Steve Dale says, "When you clicker train an animal you become working partners, in a way. It's a different thing from just having a pet. With Ricky, I had the kind of relationship people have with an agility competition dog, or a Search and Rescue dog; we did these things together, we were equal partners. And this was a cat."
Ricky died at the tender age of four and a half, due feline hypertrophic cardiomyopathy, the most frequent cause of 'instant death' in cats. In honor of their beloved pet, and to perhaps save other cats from this disease, Steve Dale and his wife Robin have established the Ricky Fund, under the auspices of the Winn Feline Foundation, a non-profit research organization. Donations to the Ricky fund are welcome and can be made at www.cfainc.org/catalog/winn-donations.html. Check out the Winn Foundation website at www.Winnfelinehealth.org.
Meanwhile, into Steve and his wife Robin's life came a second Devon Rex kitten, Ringo. I had the pleasure of meeting this kitten when I did an Animal Planet Radio show with Steve in Chicago last winter. What a character! But I'll let Steve tell it:
"On Ringo's first visit to the studio, my guest happened to be legendary trainer Karen Pryor, who managed to clicker train Ringo in ten minutes on live radio. It was like going to nursery school and learning the theory of relativity from Albert Einstein. Meanwhile the sound engineer was in a state of terror. Ringo pounced on the console, pushed a button that played a sound effect of a cat going 'meow,' managed to nearly disconnect a listener phone call, and made a cat toy of foam rubber pads that cover the microphone."
While Steve interviewed me, I target-trained Ringo.
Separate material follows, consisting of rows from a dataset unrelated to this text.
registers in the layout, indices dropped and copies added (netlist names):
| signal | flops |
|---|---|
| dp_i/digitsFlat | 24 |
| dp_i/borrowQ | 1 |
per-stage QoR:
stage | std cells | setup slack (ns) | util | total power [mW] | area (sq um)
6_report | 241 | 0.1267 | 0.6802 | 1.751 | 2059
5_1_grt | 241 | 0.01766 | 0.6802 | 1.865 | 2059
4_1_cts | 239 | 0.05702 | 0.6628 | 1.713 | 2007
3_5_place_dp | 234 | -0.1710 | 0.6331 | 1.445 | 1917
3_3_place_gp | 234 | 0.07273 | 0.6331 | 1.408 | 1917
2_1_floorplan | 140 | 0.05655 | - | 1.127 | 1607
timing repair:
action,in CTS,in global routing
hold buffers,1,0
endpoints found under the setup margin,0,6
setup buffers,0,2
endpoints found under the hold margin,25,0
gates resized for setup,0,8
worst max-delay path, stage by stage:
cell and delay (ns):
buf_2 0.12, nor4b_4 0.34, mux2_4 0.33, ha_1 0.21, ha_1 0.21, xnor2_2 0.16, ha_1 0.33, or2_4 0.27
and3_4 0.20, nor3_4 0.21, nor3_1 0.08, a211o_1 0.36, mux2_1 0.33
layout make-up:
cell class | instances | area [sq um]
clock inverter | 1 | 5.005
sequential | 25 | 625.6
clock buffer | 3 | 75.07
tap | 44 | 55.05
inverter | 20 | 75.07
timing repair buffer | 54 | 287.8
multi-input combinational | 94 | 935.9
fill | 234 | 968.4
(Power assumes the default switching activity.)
<file path="src/rtl/sio_pkg.sv">
`timescale 1ns/1ps
package sio_pkg;
  localparam int DATA_W = 8;
  localparam int DIV_W  = 8;
  localparam int PRE_W  = 2;   // slow count source divides by 2**PRE_W

  localparam logic [1:0] LOC_DATA = 2'd0;
  localparam logic [1:0] LOC_STAT = 2'd1;
  localparam logic [1:0] LOC_CTRL = 2'd2;
  localparam logic [1:0] LOC_DIV  = 2'd3;

  // control location, bit4 down to bit0
  typedef struct packed {
    logic rx_en;       // bit4
    logic ti_on_done;  // bit3
    logic pre_slow;    // bit2
    logic clk_ext;     // bit1
    logic mode_en;     // bit0
  } ctrl_t;
endpackage

</file>
<file path="src/rtl/sio_baud_gen.sv">
`timescale 1ns/1ps
module sio_baud_gen #(
  parameter int DIV_W = 8,
  parameter int PRE_W = 2
) (
  input  logic             clk,
  input  logic             rst_n,
  input  logic             run,
  input  logic             slow,
  input  logic [DIV_W-1:0] reload,
  output logic             tick
);
  logic [PRE_W-1:0] pre_cnt;
  logic [DIV_W-1:0] div_cnt;
  logic             pre_tick;

  function automatic logic [DIV_W-1:0] wrap_inc(input logic [DIV_W-1:0] c,
                                                input logic [DIV_W-1:0] lim);
    return (c >= lim) ? '0 : c + 1'b1;
  endfunction

  assign pre_tick = slow ? (&pre_cnt) : 1'b1;
  assign tick     = run && pre_tick && (div_cnt >= reload);

  always_ff @(posedge clk or negedge rst_n) begin
    if (!rst_n) begin
      pre_cnt <= '0;
      div_cnt <= '0;
    end else if (!run) begin
      pre_cnt <= '0;
      div_cnt <= '0;
    end else begin
      pre_cnt <= pre_cnt + 1'b1;
      if (pre_tick) div_cnt <= wrap_inc(div_cnt, reload);
    end
  end

  // back-to-back ticks only at the fastest setting
  a_r3_tick_spacing: assert property (@(posedge clk) disable iff (!rst_n)
    tick && $past(tick) && $past(run) && $stable(reload) && $stable(slow)
      |-> (reload == '0) && !slow);
endmodule

</file>
<file path="src/rtl/sio_clk_sel.sv">
`timescale 1ns/1ps
module sio_clk_sel #(
  parameter int SYNC_N = 2
) (
  input  logic clk,
  input  logic rst_n,
  input  logic run,
  input  logic use_ext,
  input  logic tick,
  input  logic sclk_i,
  output logic sclk_o,
  output logic fall_ev,
  output logic rise_ev
);
  logic [SYNC_N-1:0] sync_q;
  logic              ext_prev;
  logic              sclk_q;
  logic              ext_now, ext_fall, ext_rise, int_fall, int_rise;

  assign ext_now = sync_q[SYNC_N-1];

  always_ff @(posedge clk or negedge rst_n) begin
    if (!rst_n) begin
      sync_q   <= '1;
      ext_prev <= 1'b1;
      sclk_q   <= 1'b1;
    end else begin
      sync_q   <= {sync_q[SYNC_N-2:0], sclk_i};
      ext_prev <= ext_now;
      if (!run || use_ext) sclk_q <= 1'b1;
      else if (tick)       sclk_q <= ~sclk_q;
    end
  end

  assign ext_fall = ext_prev & ~ext_now;
  assign ext_rise = ~ext_prev & ext_now;
  assign int_fall = tick & sclk_q;
  assign int_rise = tick & ~sclk_q;

  assign fall_ev = run & (use_ext ? ext_fall : int_fall);
  assign rise_ev = run & (use_ext ? ext_rise : int_rise);
  assign sclk_o  = sclk_q;

  // internal clock stays parked while the external one is selected
  a_r6_ext_parks_sclk: assert property (@(posedge clk) disable iff (!rst_n)
    use_ext && $past(use_ext) |-> sclk_o);
endmodule

</file>
<file path="src/rtl/sio_shifter.sv">
`timescale 1ns/1ps
module sio_shifter #(
  parameter int DATA_W = 8
) (
  input  logic              clk,
  input  logic              rst_n,
  input  logic              load,
  input  logic [DATA_W-1:0] load_data,
  input  logic              fall_ev,
  input  logic              rise_ev,
  input  logic              rxd,
  output logic              txd,
  output logic              byte_done,
  output logic [DATA_W-1:0] rx_byte
);
  localparam int CNT_W = $clog2(DATA_W);

  logic [DATA_W-1:0] tx_sh, rx_sh;
  logic [CNT_W-1:0]  cnt;
  logic              txd_q;

  assign byte_done = rise_ev && (cnt == CNT_W'(DATA_W - 1));
  assign rx_byte   = {rxd, rx_sh[DATA_W-1:1]};
  assign txd       = txd_q;

  always_ff @(posedge clk or negedge rst_n) begin
    if (!rst_n) begin
      tx_sh <= '0;
      rx_sh <= '0;
      cnt   <= '0;
      txd_q <= 1'b1;
    end else begin
      if (fall_ev) txd_q <= tx_sh[0];
      if (rise_ev) begin
        rx_sh <= rx_byte;
        tx_sh <= tx_sh >> 1;
        cnt   <= byte_done ? '0 : cnt + 1'b1;
      end
      if (load) begin
        tx_sh <= load_data;
        cnt   <= '0;
      end
    end
  end

  // the data line moves only after a falling shift edge
  a_r4_txd_on_fall: assert property (@(posedge clk) disable iff (!rst_n)
    !$stable(txd) |-> $past(fall_ev));
  // bit counter restarts after each byte
  a_r4_count_restart: assert property (@(posedge clk) disable iff (!rst_n)
    byte_done |=> (cnt == '0));
endmodule

</file>
<file path="src/rtl/sync_sio.sv">
`timescale 1ns/1ps
module sync_sio
  import sio_pkg::*;
#(
  parameter int DATA_W = sio_pkg::DATA_W,
  parameter int DIV_W  = sio_pkg::DIV_W,
  parameter int PRE_W  = sio_pkg::PRE_W
) (
  input  logic              clk,
  input  logic              rst_n,
  input  logic              wr_en,
  input  logic              rd_en,
  input  logic [1:0]        addr,
  input  logic [DATA_W-1:0] wdata,
  output logic [DATA_W-1:0] rdata,
  input  logic              sclk_i,
  output logic              sclk_o,
  output logic              txd,
  input  logic              rxd,
  output logic              rdy_o,
  output logic              tx_irq,
  output logic              rx_irq
);
  ctrl_t             ctrl;
  logic [DIV_W-1:0]  reload;
  logic [DATA_W-1:0] tbuf, rbuf, rx_byte;
  logic              tbe, tsc, rbf, ovr, busy;
  logic              tbe_d, tsc_d, rbf_d;
  logic              tick, fall_ev, rise_ev, byte_done;
  logic              wr_data, wr_stat, wr_ctrl, wr_div, rd_data;
  logic              start, chain, finish, load, rx_take;

  assign wr_data = wr_en && (addr == LOC_DATA);
  assign wr_stat = wr_en && (addr == LOC_STAT);
  assign wr_ctrl = wr_en && (addr == LOC_CTRL);
  assign wr_div  = wr_en && (addr == LOC_DIV);
  assign rd_data = rd_en && (addr == LOC_DATA);

  assign start   = ctrl.mode_en && !busy && !tbe;
  assign chain   = byte_done && !tbe;
  assign finish  = byte_done && tbe;
  assign load    = start || chain;
  assign rx_take = byte_done && ctrl.rx_en;

  sio_baud_gen #(.DIV_W(DIV_W), .PRE_W(PRE_W)) u_baud (
    .clk(clk), .rst_n(rst_n), .run(busy && !ctrl.clk_ext),
    .slow(ctrl.pre_slow), .reload(reload), .tick(tick));

  sio_clk_sel #(.SYNC_N(2)) u_clk (
    .clk(clk), .rst_n(rst_n), .run(busy), .use_ext(ctrl.clk_ext),
    .tick(tick), .sclk_i(sclk_i), .sclk_o(sclk_o),
    .fall_ev(fall_ev), .rise_ev(rise_ev));

  sio_shifter #(.DATA_W(DATA_W)) u_shift (
    .clk(clk), .rst_n(rst_n), .load(load), .load_data(tbuf),
    .fall_ev(fall_ev), .rise_ev(rise_ev), .rxd(rxd), .txd(txd),
    .byte_done(byte_done), .rx_byte(rx_byte));

  always_ff @(posedge clk or negedge rst_n) begin
    if (!rst_n) begin
      ctrl   <= '0;
      reload <= '0;
      tbuf   <= '0;
      rbuf   <= '0;
      tbe    <= 1'b1;
      tsc    <= 1'b1;
      rbf    <= 1'b0;
      ovr    <= 1'b0;
      busy   <= 1'b0;
      tbe_d  <= 1'b1;
      tsc_d  <= 1'b1;
      rbf_d  <= 1'b0;
    end else begin
      tbe_d <= tbe;
      tsc_d <= tsc;
      rbf_d <= rbf;
      if (wr_ctrl) ctrl   <= ctrl_t'(wdata[4:0]);
      if (wr_div)  reload <= wdata[DIV_W-1:0];
      if (wr_data) begin
        tbuf <= wdata;
        tbe  <= 1'b0;
      end else if (load) begin
        tbe  <= 1'b1;
      end
      if (start) begin
        busy <= 1'b1;
        tsc  <= 1'b0;
      end else if (finish) begin
        busy <= 1'b0;
        tsc  <= 1'b1;
      end
      if (rx_take) begin
        rbuf <= rx_byte;
        rbf  <= 1'b1;
      end else if (rd_data) begin
        rbf  <= 1'b0;
      end
      if (rx_take && rbf) ovr <= 1'b1;
      else if (wr_stat)   ovr <= 1'b0;
    end
  end

  always_comb begin
    case (addr)
      LOC_DATA: rdata = rbuf;
      LOC_STAT: rdata = DATA_W'({ovr, rbf, tsc, tbe});
      LOC_CTRL: rdata = DATA_W'(ctrl);
      default:  rdata = DATA_W'(reload);
    endcase
  end

  assign rdy_o  = ctrl.mode_en & ctrl.rx_en & ~rbf;
  assign tx_irq = ctrl.ti_on_done ? (tsc & ~tsc_d) : (tbe & ~tbe_d);
  assign rx_irq = rbf & ~rbf_d;

  // shift clock rests high outside a transfer
  a_r3_sclk_idle_high: assert property (@(posedge clk) disable iff (!rst_n)
    !busy |-> sclk_o);
  // shift-complete flag stays low for the whole chained run
  a_r7_tsc_low_while_busy: assert property (@(posedge clk) disable iff (!rst_n)
    busy |-> !tsc);
  // transmit interrupt is a single-cycle pulse
  a_r8_tx_irq_pulse: assert property (@(posedge clk) disable iff (!rst_n)
    tx_irq |=> !tx_irq);
  // receive interrupt follows a completed byte
  a_r9_rx_irq_after_byte: assert property (@(posedge clk) disable iff (!rst_n)
    rx_irq |-> $past(byte_done));
  // overrun only when a byte lands on a full buffer
  a_r10_ovr_needs_full: assert property (@(posedge clk) disable iff (!rst_n)
    $rose(ovr) |-> $past(rbf) && $past(byte_done));
  // ready drops once a received byte is taken
  a_r11_rdy_drops: assert property (@(posedge clk) disable iff (!rst_n)
    rx_take |=> !rdy_o);
endmodule

</file>
<file path="config.mk">
export PLATFORM = sky130hd
export DESIGN_NAME = sync_sio
export DESIGN_NICKNAME = d
export VERILOG_FILES = /design/src/rtl/sio_pkg.sv /design/src/rtl/sio_baud_gen.sv /design/src/rtl/sio_clk_sel.sv /design/src/rtl/sio_shifter.sv /design/src/rtl/sync_sio.sv
export SDC_FILE = /design/constraint.sdc
export NUM_CORES = 1
export LEC_CHECK = 0
export ABC_CLOCK_PERIOD_IN_PS = 4550
export BUFFER_PORTS_ARGS = -buffer_cell sky130_fd_sc_hd__clkbuf_2
export CAP_MARGIN = 20
export CORE_ASPECT_RATIO = 1.2
export CORE_MARGIN = 1
export CORE_UTILIZATION = 45
export CTS_CLUSTER_SIZE = 14
export DETAILED_ROUTE_END_ITERATION = 6
export PLACE_DENSITY = 0.65
export SLEW_MARGIN = 20
export SYNTH_ARGS = -nofsm -noshare
export SYNTH_HDL_FRONTEND = slang
export SYNTH_SLANG_ARGS = --single-unit
export TNS_END_PERCENT = 50
</file>
<file path="constraint.sdc">
create_clock -name clk -period 4.55 [get_ports clk]
set_input_delay 0.2275 -clock clk [delete_from_list [all_inputs] [get_ports clk]]
set_output_delay 0.2275 -clock clk [all_outputs]
set_load 0.05 [all_outputs]
</file>
# After elaboration in Yosys (flattened, before gate mapping)
# Cells that the tools add are included.
dict set report totals {
  register_bits 71
}
dict set report op_classes {
  add_sub_neg 3
  magnitude_cmp 1
  n_eq_ne 5
  muxes 26
  n_bitwise 18
  reduce_logical 28
}
# cell count
set ops {}
lappend ops {{$mux 8} 5}
lappend ops {{$pmux 8 s3} 1}
lappend ops {{$mux 1} 16}
lappend ops {{$logic_and 1x1->1} 15}
lappend ops {{$reduce_bool 2->1} 6}
lappend ops {{$and 1x1->1} 11}
lappend ops {{$mux 3} 3}
lappend ops {{$add 8x1->8 const B} 1}
lappend ops {{$ge 8x8->1} 1}
lappend ops {{$not 1->1} 7}
lappend ops {{$eq 2x2->1 const B} 2}
lappend ops {{$add 3x1->3 const B} 1}
lappend ops {{$eq 3x3->1 const B} 1}
lappend ops {{$logic_not 1->1} 3}
lappend ops {{$add 2x1->2 const B} 1}
lappend ops {{$eq 2x1->1 const B} 1}
lappend ops {{$logic_not 2->1} 1}
lappend ops {{$logic_or 1x1->1} 2}
lappend ops {{$mux 2} 1}
lappend ops {{$ne 2x2->1 const B} 1}
lappend ops {{$reduce_and 2->1} 1}

# Depth between registers and ports, before layout
# Gate-level depths: netlist of the first run.
dict set report logic_depth {
  depth_word 12
  depth_mapped 9
  mapped_depth_nobuf 8
}

# By module
# A second synthesis of the first run with hierarchy kept.
dict set report unflattened {
  hier_cells 256
  area_unflattened_um2 3306.9
}
# module n_inst cells_each area_each_um2 seq_area_each_um2
set modules_own_cells {}
lappend modules_own_cells {sync_sio 1 102 1587.8 930.9}
lappend modules_own_cells {sio_shifter 1 66 827.0 476.7}
lappend modules_own_cells {sio_baud_gen 1 75 721.9 250.2}
lappend modules_own_cells {sio_clk_sel 1 13 170.2 105.1}

# Least setup slack after synthesis of the first run
# No wires, ideal clock.
dict set report synth_path {
  path_kind {register to register}
  startpoint {register u_baud.div_cnt[5]}
  endpoint {register u_shift.tx_sh[0]}
  setup_ps 125
  t_arrival_ps 1991
  required_ps 4425
  slack_ps 2434
  stages_incl_launch_ff 8
  synth_period_minus_slack_ps 2116
  path_cell_list {dfrtp_1 -> ha_1 -> a21oi_1 -> o21ai_2 -> inv_2 -> a21o_1 -> o21ai_4 -> mux2_2}
}
dict set report synth_between {
  elab_chain_cells 9
  word_cells_on_any_way 10
  classes_between {order compare (1); mux (2); bitwise (2); reduce/logical (5)}
}
# item line_no
set synth_lines {}
lappend synth_lines {{start, declared} sio_baud_gen.sv:14} ;# logic [DIV_W-1:0] div_cnt;
lappend synth_lines {{start signal, assigned} sio_baud_gen.sv:34} ;# if (pre_tick) div_cnt <= wrap_inc(div_cnt, reload);
lappend synth_lines {{$ge 8x8->1 *} sio_baud_gen.sv:23} ;# assign tick = run && pre_tick && (div_cnt >= reload);
lappend synth_lines {{$logic_and 1x1->1 *} sio_baud_gen.sv:23}
lappend synth_lines {{$and 1x1->1 *} sio_clk_sel.sv:38} ;# assign int_rise = tick & ~sclk_q;
lappend synth_lines {{$mux 1 *} sio_clk_sel.sv:41} ;# assign rise_ev = run & (use_ext ? ext_rise : int_rise);
lappend synth_lines {{$and 1x1->1 *} sio_clk_sel.sv:41}
lappend synth_lines {{$logic_and 1x1->1} sio_shifter.sv:22} ;# assign byte_done = rise_ev && (cnt == CNT_W'(DATA_W - 1));
lappend synth_lines {{$logic_and 1x1->1} sync_sio.sv:40} ;# assign chain = byte_done && !tbe;
lappend synth_lines {{$logic_or 1x1->1} sync_sio.sv:42} ;# assign load = start || chain;
lappend synth_lines {{$mux 8 / $reduce_bool 2->1 (equally long branches)} --}
lappend synth_lines {{end signal, assigned} sio_shifter.sv:36} ;# tx_sh <= tx_sh >> 1;
lappend synth_lines {{end signal, assigned} sio_shifter.sv:40} ;# tx_sh <= load_data;
lappend synth_lines {{end, declared} sio_shifter.sv:18} ;# logic [DATA_W-1:0] tx_sh, rx_sh;
# Every way passes the cells marked *; elsewhere a longest branch is shown, timed or not.
# A chain may end at the register's enable or synchronous reset.

# Worst setup path in the final report of the first run
dict set report layout_path {
  startpoint {register u_baud.div_cnt[2]}
  endpoint {register u_shift.rx_sh[6]}
}
dict set report layout_between {
  elab_chain_cells 5
}
# item line_no
set layout_lines {}
lappend layout_lines {{$ge 8x8->1} sio_baud_gen.sv:23}
lappend layout_lines {{$logic_and 1x1->1} sio_baud_gen.sv:23}
lappend layout_lines {{$and 1x1->1} sio_clk_sel.sv:38}
lappend layout_lines {{$mux 1} sio_clk_sel.sv:41}
lappend layout_lines {{$and 1x1->1} sio_clk_sel.sv:41}
lappend layout_lines {{end signal, assigned} sio_shifter.sv:35} ;# rx_sh <= rx_byte;
lappend layout_lines {{end, declared} sio_shifter.sv:18}
# Every way passes these cells.

==> run metrics, run 1 <==
status finished, final reports clean; top cells by area, synth dfrtp_1, mux2_2, dfstp_2, ha_1, mux4_2; Gates resized, CTS repair 0; post-synth cell types 49; final setup TNS 0 ns; drt pass-1 iters 5; Tmin final 2.64 ns; Clock Tree Buf Depth 2; final cycle utilization of the critical path 58.1%; YS warnings 0; sequential share of the synthesized area 49.5%; worst setup path category flop to flop; Hold WC Path Type primary input to flop; maxcap violations 0; Fin. Hold Viols 0; layout cells sized above 1 32.9%; highest clock rate 378 MHz; # nets final 363; FF+latch count, synth 70; area post-placement 3770 um2; Initial DRC Count 104; Least-Margin Pin Slew 0.942 ns; chip width 83.2 um; WP data required 4.78 ns; CTS tree built; Main synth FF type dfrtp_1; Slew headroom 36.8%; Starting Density 46.5%; CP Data Arrival Time 2.87 ns; max-slew violations 0; largest net degree at the start of global routing 38; Final HPWL DP 5.48 mm; Layout Skew 0.00938 ns; Reg clk slew, reported paths 0.07 ns; Placeable Area 7660 um2; asr flop ratio synth 100%; cell area after layout 4010 um2; initial antenna violation count 0; commonest non-fill, non-tap cell in the layout dfrtp_1; Post-Synth XOR/XNOR Area 0.492%; Layout area overhead 12.5%; worst skew pair latency 0.34 ns; count of final setup violators 0; Worst Setup End Kind flop; Slowest Stage Delay on Critical Path 0.74 ns; simple-gate share of the synthesized area 9.94%; fin cells 432; CTS Root Buffer Type clkbuf_8; synthesized area per cell 11.8 um2; CP max FO 11; CP cell instances ha_1, a31oi_1, nor2b_1, o21ai_2, a21oi_4, o21ai_1, mux2_2; synthesized area 3560 um2; std cell rows 35; post-synthesis compound-gate area fraction 15.3%; PwrDens 540 nW/um2; Synth Instances 303; RSZ-0062 raised after global routing no; area share of the largest cell type after synthesis 42.8%; Placed Cells 414; Fin Hold WS 0.135 ns; htree depth 3; Worst VDD drop 0.275 mV; Synth area leader dfrtp_1; mux share of post-synthesis cell area 17.0%; Final Util 52.3%; GRT Overall Usage 20.0%; Vias/cell 5.67; most frequent cells in the layout dfrtp_1, mux2_2, clkbuf_2; DRT antenna net count 0; main combinational cell family by area after synthesis multiplexers; Clock Sinks 70; RD Place Congestion 0.874; number of global-route vias before repair 2559; first-pass GRT wire length 12.7 mm; via count 2449; Inserted Clock Buffers 9; number of flops mapped to enable cells by yosys 0; Routed wire per std cell 17.4 um; P_leak 1.77 nW; syn nets 331; Total Wirelength 7.53 mm; die area 8280 um2; IO buf count 28; CP Launch Type flop; DRC Markers 0; Die Ht 99.5 um; Post-CTS Setup Inserts 0; total congestion overflow 0; I/O pin total 29; CP max stage cell o21ai_1; number of diodes 0; Synth Area in Adders 4.21%
## layout make-up
class	instances	area, um2
Timing Repair Buffer	31	168
Inverter	20	75.1
Multi-Input combinational cell	203	1670
Tap cell	92	115
Sequential cell	70	1760
Fill cell	666	3650
Clock inverter	4	70.1
Clock buffer	12	145
## routing by layer
metal	track usage [%]	up-vias	wire length, um
li1	-	1175	-
met1	24.9	1217	3310
met2	34.0	51	3850
met3	3.73	6	275
met4	9.15	0	82
met5	0	-	0
## Yosys cell counts, types with 8 or more instances
cell type and instances:
a21oi_1 8, dfrtp_1 61, dfstp_2 9, ha_1 12
inv_1 19, mux2_2 45, nand2_1 19, nand3_1 8
nor2_1 10, o21ai_0 12
## where the power goes
part	switching [mW]	leakage [nW]	internal [mW]	total, mW
sequential	0.156	0.838	0.818	0.975
clock	0.222	0.110	0.322	0.544
combinational	0.360	0.822	0.287	0.647
## registers in the layout, summed over array words and instances, names as in the netlist, 2 cells and up
name / cells
reload: 8
u_clk.sync_q: 2
rbuf: 8
u_shift.tx_sh: 8
u_shift.rx_sh: 7
u_baud.pre_cnt: 2
u_baud.div_cnt: 8
tbuf: 8
u_shift.cnt: 3
ctrl: 5
## per-stage QoR
stage	worst slack, ns	total power, mW
floorplan	2.43	1.46
finish	1.91	2.17
detailed placement	1.90	1.63
global route	1.70	2.31
global placement	1.94	1.60
CTS	1.89	2.18
## worst paths after layout
| check | cells after the start | startpoint | slack, ns | end |
|---|---|---|---|---|
| worst max register to register | 7 | u_baud.div_cnt[2]$_DFFE_PN0P_ | 1.91 | u_shift.rx_sh[6]$_DFFE_PN0P_ |
| worst max-delay path | 7 | u_baud.div_cnt[2]$_DFFE_PN0P_ | 1.91 | u_shift.rx_sh[6]$_DFFE_PN0P_ |
| min in group asynchronous | 2 | rst_n | 0.51 | ctrl[1]$_DFFE_PN0P_ |
| max in group asynchronous | 3 | rst_n | 3.06 | tsc_d$_DFF_PN1_ |
| worst min-delay path | 4 | rd_en | 0.13 | rbf$_DFFE_PN0P_ |
| worst min register to register | 0 | u_clk.sync_q[0]$_DFF_PN1_ | 0.36 | u_clk.sync_q[1]$_DFF_PN1_ |
## critical path, delay by kind of cell (launching register included)
family | cells | cell delay (ns)
flops | 1 | 0.43
mux | 1 | 0.42
fa+ha+maj | 1 | 0.31
compound gates | 4 | 1.28
simple gates | 1 | 0.09
## kinds of logic (layout without fill, tap and decap cells)
group / after synthesis / after routing
compound gates: 71 / 71
buf+inv: 30 / 67
xor+xnor: 2 / 2
fa+ha+maj: 12 / 12
flops: 70 / 70
simple gates: 68 / 68
mux: 50 / 50
## timing repair
item                       CTS  global route
hold buffers                 2             0
hold endpoints to repair    27             0
setup endpoints to repair    0             0
No activity file was read; power rests on OpenSTA's default activity.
He learned to home in on a pencil and would follow it anywhere including straight up in the air, even after he was stuffed to the gills with the tuna I'd brought along just in case. See Steve, Karen, and Ringo in the Animal Planet studios.
Steve's first plan was to teach Ringo to play the drums, like his namesake. "We did purchase several electronic drum sets for Ringo," Steve wrote, "but they weren't very practical. It was impossible for Ringo to paw at the drum pad with any result. You'd think someone would manufacture a drum set for cats. Instead, we settled on a tambourine, which he learned to hit. He also learned to jump through a hoop, to sit, and to wave. However, he only waved at girls. I harness trained Ringo and began to socialize him to the real world, as I did with Ricky. Ringo enjoyed outings to places like the dry cleaners and the neighborhood stationary store. Shaine, the miniature schnauzer at the stationary store always stayed five feet away from Ringo. Every time our tiny kitten moved an inch forward, Shaine moved back an inch. It was Ringo's favorite lesson ever - cats can control canines."
This time it wasn't a rare, partially genetic disease that struck. It was a common cat virus, FIP, feline infectious peritonitis. This is an acute manifestation of a coronavirus that is widespread, common in shelters and catteries, and usually has no more risk than a human common cold. In fact most cats get it and hardly get sick at all; the owner may never know the cat had the virus. Only now and then, and especially in kittens, does it apparently mutate and become virulent and fatal. There is no obvious genetic component and no cure). For more information on feline infectious peritonitis go to www.orionfoundation.com.
So the Dales lost two remarkable cats in less than a year. But the Ricky Fund has now given grants to two research projects with more in the offing. And clicker training gained a lifelong enthusiast…especially for cats.